[Start of section]
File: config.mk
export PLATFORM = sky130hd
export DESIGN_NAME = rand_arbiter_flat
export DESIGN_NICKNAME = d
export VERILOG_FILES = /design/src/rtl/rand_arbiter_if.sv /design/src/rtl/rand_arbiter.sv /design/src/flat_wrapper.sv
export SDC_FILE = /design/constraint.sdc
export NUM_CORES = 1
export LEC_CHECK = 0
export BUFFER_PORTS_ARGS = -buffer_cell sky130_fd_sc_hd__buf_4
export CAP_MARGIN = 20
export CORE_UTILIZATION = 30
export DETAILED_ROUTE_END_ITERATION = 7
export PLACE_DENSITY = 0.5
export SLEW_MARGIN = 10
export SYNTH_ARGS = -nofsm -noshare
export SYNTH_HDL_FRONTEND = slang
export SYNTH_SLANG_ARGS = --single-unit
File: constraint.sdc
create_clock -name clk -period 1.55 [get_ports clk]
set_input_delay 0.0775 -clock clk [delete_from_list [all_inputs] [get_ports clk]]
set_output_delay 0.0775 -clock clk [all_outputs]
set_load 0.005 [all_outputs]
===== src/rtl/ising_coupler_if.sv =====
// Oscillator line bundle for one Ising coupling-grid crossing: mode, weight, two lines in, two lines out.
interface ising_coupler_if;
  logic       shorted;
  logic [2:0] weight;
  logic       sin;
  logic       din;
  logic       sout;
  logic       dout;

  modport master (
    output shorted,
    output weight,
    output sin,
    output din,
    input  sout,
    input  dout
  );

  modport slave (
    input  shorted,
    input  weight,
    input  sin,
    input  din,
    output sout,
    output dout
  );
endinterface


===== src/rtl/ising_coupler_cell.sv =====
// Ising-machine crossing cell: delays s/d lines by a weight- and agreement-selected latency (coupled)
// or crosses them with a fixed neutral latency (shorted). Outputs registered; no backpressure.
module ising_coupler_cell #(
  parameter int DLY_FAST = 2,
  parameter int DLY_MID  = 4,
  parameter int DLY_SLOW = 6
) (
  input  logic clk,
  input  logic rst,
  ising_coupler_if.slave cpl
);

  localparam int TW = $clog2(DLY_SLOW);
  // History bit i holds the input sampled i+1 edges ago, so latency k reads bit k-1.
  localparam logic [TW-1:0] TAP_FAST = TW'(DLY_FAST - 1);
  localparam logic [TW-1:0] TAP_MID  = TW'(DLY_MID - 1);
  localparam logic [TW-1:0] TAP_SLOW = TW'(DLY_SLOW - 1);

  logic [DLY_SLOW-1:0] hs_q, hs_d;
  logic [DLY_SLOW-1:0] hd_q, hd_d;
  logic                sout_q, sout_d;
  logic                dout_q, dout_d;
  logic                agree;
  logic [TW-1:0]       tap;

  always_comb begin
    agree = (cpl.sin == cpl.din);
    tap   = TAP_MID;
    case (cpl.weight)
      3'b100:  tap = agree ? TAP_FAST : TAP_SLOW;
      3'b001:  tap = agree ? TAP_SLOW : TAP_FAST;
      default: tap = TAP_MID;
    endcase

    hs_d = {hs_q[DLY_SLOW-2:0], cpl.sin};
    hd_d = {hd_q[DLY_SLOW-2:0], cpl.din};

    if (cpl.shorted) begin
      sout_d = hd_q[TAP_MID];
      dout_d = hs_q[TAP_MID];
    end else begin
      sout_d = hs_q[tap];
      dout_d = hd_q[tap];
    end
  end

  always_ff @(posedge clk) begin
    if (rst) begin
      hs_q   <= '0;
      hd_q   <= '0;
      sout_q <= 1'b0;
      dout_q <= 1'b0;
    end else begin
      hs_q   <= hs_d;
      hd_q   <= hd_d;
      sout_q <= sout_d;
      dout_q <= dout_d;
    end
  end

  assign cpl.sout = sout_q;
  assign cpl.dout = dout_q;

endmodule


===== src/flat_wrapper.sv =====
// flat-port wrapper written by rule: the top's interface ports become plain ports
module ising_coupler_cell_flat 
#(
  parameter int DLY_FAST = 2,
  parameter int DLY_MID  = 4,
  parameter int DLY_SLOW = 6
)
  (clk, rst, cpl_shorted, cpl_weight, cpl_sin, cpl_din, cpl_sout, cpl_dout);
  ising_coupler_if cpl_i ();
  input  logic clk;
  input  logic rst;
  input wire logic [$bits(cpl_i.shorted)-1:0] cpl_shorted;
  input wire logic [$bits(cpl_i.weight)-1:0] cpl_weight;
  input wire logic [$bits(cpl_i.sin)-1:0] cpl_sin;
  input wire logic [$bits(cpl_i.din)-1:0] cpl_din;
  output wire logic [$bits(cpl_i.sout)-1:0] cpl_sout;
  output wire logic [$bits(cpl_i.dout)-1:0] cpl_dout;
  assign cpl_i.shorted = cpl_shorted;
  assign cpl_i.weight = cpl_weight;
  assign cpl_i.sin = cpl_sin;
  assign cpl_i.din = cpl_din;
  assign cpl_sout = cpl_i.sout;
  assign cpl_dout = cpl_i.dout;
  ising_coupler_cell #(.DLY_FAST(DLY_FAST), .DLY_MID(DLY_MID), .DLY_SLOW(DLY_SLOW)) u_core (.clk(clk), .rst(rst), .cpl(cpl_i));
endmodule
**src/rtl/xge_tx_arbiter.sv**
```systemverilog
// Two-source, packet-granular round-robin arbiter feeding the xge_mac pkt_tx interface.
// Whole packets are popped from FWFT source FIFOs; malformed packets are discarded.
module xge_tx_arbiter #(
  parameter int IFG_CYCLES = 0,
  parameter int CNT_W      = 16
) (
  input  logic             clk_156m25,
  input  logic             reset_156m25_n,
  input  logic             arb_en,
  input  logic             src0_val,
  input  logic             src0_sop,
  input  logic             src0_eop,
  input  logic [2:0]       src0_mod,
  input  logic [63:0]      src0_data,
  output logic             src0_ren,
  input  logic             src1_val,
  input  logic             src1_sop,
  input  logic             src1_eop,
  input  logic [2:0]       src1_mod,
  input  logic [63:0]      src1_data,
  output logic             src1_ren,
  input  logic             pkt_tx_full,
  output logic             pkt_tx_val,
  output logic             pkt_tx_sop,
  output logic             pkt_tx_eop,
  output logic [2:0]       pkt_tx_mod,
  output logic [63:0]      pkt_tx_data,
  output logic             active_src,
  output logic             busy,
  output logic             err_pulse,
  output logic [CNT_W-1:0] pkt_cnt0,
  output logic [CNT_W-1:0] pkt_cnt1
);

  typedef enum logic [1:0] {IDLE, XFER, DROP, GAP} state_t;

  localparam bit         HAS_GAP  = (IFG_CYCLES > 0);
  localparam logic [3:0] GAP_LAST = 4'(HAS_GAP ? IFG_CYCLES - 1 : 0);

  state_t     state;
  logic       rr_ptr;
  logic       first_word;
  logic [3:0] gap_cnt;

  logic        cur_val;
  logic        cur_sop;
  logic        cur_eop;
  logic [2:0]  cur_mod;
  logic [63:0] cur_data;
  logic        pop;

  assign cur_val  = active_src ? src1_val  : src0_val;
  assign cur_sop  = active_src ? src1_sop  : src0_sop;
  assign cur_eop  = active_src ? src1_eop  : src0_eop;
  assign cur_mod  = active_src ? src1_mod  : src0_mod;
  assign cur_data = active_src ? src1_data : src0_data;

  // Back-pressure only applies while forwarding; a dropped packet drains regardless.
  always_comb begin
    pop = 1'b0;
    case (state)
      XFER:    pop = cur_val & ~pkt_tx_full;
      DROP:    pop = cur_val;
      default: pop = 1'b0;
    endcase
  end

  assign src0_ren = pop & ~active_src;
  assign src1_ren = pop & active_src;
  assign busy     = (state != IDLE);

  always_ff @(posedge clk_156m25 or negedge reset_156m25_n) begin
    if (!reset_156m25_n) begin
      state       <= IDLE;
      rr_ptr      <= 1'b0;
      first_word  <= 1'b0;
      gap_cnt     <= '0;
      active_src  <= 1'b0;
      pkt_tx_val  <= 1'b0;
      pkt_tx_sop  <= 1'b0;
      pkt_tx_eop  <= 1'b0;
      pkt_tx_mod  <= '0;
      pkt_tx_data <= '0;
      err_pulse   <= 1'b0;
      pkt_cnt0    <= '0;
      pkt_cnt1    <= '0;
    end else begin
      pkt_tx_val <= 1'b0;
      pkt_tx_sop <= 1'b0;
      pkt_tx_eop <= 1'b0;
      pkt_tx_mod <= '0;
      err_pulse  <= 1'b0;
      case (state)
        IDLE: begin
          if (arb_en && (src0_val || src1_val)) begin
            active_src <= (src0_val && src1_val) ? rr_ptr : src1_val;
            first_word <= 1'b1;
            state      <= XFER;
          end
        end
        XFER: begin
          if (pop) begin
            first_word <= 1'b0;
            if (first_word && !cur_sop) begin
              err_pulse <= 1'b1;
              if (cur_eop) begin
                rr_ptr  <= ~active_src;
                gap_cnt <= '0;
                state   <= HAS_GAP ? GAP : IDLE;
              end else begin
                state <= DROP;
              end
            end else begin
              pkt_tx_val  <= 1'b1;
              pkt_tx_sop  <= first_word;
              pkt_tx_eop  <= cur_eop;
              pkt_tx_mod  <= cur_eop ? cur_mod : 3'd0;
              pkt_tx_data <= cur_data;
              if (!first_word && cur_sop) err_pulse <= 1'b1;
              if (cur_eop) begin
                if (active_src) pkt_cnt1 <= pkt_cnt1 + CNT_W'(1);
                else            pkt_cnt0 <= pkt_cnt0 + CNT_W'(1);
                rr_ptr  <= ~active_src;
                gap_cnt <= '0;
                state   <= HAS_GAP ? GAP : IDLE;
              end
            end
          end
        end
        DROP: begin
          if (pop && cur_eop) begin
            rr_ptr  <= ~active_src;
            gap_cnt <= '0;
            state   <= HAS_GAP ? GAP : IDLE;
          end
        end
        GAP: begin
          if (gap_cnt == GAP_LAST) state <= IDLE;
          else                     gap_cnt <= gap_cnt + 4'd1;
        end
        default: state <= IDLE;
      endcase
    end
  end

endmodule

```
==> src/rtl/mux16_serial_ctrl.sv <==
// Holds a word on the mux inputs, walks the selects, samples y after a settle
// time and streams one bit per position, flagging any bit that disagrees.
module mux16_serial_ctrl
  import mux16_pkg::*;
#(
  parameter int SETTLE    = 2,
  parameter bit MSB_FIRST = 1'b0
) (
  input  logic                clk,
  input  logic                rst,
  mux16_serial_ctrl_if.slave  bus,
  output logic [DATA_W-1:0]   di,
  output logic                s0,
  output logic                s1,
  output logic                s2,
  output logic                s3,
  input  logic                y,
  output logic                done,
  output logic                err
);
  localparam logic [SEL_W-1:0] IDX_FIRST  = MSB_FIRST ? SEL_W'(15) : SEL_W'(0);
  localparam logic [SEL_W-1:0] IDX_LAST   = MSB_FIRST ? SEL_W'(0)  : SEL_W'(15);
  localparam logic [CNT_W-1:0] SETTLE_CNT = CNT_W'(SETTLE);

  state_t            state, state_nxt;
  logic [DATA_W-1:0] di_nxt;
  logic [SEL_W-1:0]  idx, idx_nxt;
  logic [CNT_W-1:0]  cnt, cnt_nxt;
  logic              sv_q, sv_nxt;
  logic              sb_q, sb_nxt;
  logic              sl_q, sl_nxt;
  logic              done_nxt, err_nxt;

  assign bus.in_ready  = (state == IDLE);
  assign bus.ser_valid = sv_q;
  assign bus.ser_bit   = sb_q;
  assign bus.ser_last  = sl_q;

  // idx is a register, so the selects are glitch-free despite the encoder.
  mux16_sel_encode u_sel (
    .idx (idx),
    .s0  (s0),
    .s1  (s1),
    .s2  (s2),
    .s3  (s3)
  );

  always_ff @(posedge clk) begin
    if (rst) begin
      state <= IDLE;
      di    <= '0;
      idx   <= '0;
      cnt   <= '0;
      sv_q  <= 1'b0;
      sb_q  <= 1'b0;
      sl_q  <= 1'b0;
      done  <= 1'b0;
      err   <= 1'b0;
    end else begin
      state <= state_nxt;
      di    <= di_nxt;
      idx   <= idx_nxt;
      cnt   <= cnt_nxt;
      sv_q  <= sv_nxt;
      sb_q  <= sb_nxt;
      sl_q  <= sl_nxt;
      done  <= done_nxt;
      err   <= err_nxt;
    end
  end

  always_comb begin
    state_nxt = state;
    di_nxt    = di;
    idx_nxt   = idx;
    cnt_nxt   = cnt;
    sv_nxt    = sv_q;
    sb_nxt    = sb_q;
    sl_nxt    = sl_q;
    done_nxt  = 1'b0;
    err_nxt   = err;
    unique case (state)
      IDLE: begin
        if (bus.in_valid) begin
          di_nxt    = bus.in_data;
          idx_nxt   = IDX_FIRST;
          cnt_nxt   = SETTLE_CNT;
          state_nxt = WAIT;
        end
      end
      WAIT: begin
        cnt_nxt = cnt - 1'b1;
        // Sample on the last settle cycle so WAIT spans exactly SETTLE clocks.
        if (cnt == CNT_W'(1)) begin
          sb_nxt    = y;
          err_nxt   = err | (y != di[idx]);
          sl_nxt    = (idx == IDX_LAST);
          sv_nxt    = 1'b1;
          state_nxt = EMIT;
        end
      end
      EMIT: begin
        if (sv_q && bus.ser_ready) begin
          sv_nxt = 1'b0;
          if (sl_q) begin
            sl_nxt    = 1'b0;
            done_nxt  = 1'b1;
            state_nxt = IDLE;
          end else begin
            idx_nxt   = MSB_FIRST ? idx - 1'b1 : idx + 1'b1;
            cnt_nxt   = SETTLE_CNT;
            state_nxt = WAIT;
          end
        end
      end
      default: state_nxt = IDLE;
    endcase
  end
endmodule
[End of section]
• _Activity_: For the word "slave", tally the lines of the listing that include it and give the number alone.

• _Answer to this task_: 3